Papst ruft "Sonntag der Tränen" aus
Papst ruft "Sonntag der Tränen" aus

29.03.2020

Papst ruft angesichts der Pandemie "Sonntag der Tränen" aus "So wie der Herr um sein ganzes Volk geweint hat"

Während eines Gottesdiensts sprach Papst Franziskus über das Leid, das vielen Menschen aufgrund der Corona-Krise widerfährt. Sie sollen aus vollem Herzen begleitet werden, dabei schade es nicht, "ein wenig zu weinen".
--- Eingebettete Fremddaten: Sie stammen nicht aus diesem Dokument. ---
## config.mk

```make
export PLATFORM = sky130hd
export DESIGN_NAME = wb_stage_reg_flat
export DESIGN_NICKNAME = d
export VERILOG_FILES = /design/src/rtl/wb_pkg.sv /design/src/rtl/wb_stage_reg_if.sv /design/src/rtl/wb_entry_slot.sv /design/src/rtl/wb_stage_reg.sv /design/src/flat_wrapper.sv
export SDC_FILE = /design/constraint.sdc
export NUM_CORES = 1
export LEC_CHECK = 0
export BUFFER_PORTS_ARGS = -buffer_cell sky130_fd_sc_hd__buf_2
export CAP_MARGIN = 20
export CORE_MARGIN = 10
export CORE_UTILIZATION = 39
export CTS_BUF_LIST = sky130_fd_sc_hd__clkbuf_8 sky130_fd_sc_hd__clkbuf_16
export DETAILED_ROUTE_END_ITERATION = 16
export HOLD_SLACK_MARGIN = 0.12
export PLACE_DENSITY = 0.85
export SLEW_MARGIN = 0
export SYNTH_ARGS = -nofsm -noshare
export SYNTH_HDL_FRONTEND = slang
export SYNTH_SLANG_ARGS = --single-unit
```

## constraint.sdc

```tcl
create_clock -name clk -period 1.1 [get_ports clk]
set_clock_uncertainty 0.05 [all_clocks]
set_input_delay 0.11 -clock clk [delete_from_list [all_inputs] [get_ports clk]]
set_output_delay 0.11 -clock clk [all_outputs]
set_load 0.01 [all_outputs]
```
Mit Blick auf das Ausmaß der Coronavirus-Pandemie hat Papst Franziskus zu einem "Sonntag der Tränen" aufgerufen. In einem Gottesdienst in seiner Residenz Santa Marta warb er um Anteilnahme am Leiden von Betroffenen der Viruserkrankung. Auch Jesus habe sich angesichts der Krankheit und des Todes eines Freundes nicht geschämt zu weinen.

Mit dem Herzen begleiten

Die Messe, an der nur wenige enge Mitarbeiter des Papstes teilnahmen, wurde im Internet übertragen. Franziskus sagte, er denke an "die vielen Menschen, die weinen: Isolierte, Menschen in Quarantäne, einsame Alte, Patienten im Krankenhaus und in Therapie Befindliche, die Eltern, die, weil sie kein Gehalt bekommen, absehen, dass sie es nicht schaffen, ihre Kinder zu ernähren. Viele Menschen weinen", so der Papst wörtlich. "Auch wir wollen sie von Herzen begleiten, und es wird uns nicht schaden, ein wenig zu weinen, so wie der Herr um sein ganzes Volk geweint hat." 

Gnade zu weinen

Weiter sagte der Papst: "Heute, angesichts einer Welt, die so sehr leidet, angesichts so vieler Menschen, die unter den Folgen dieser Pandemie leiden, frage ich mich: Bin ich imstande zu weinen, wie Jesus es sicherlich getan hätte und wie er es jetzt tut?" Er bitte um "die Gnade, zu weinen". Für alle solle heute "ein Sonntag der Tränen" sein. 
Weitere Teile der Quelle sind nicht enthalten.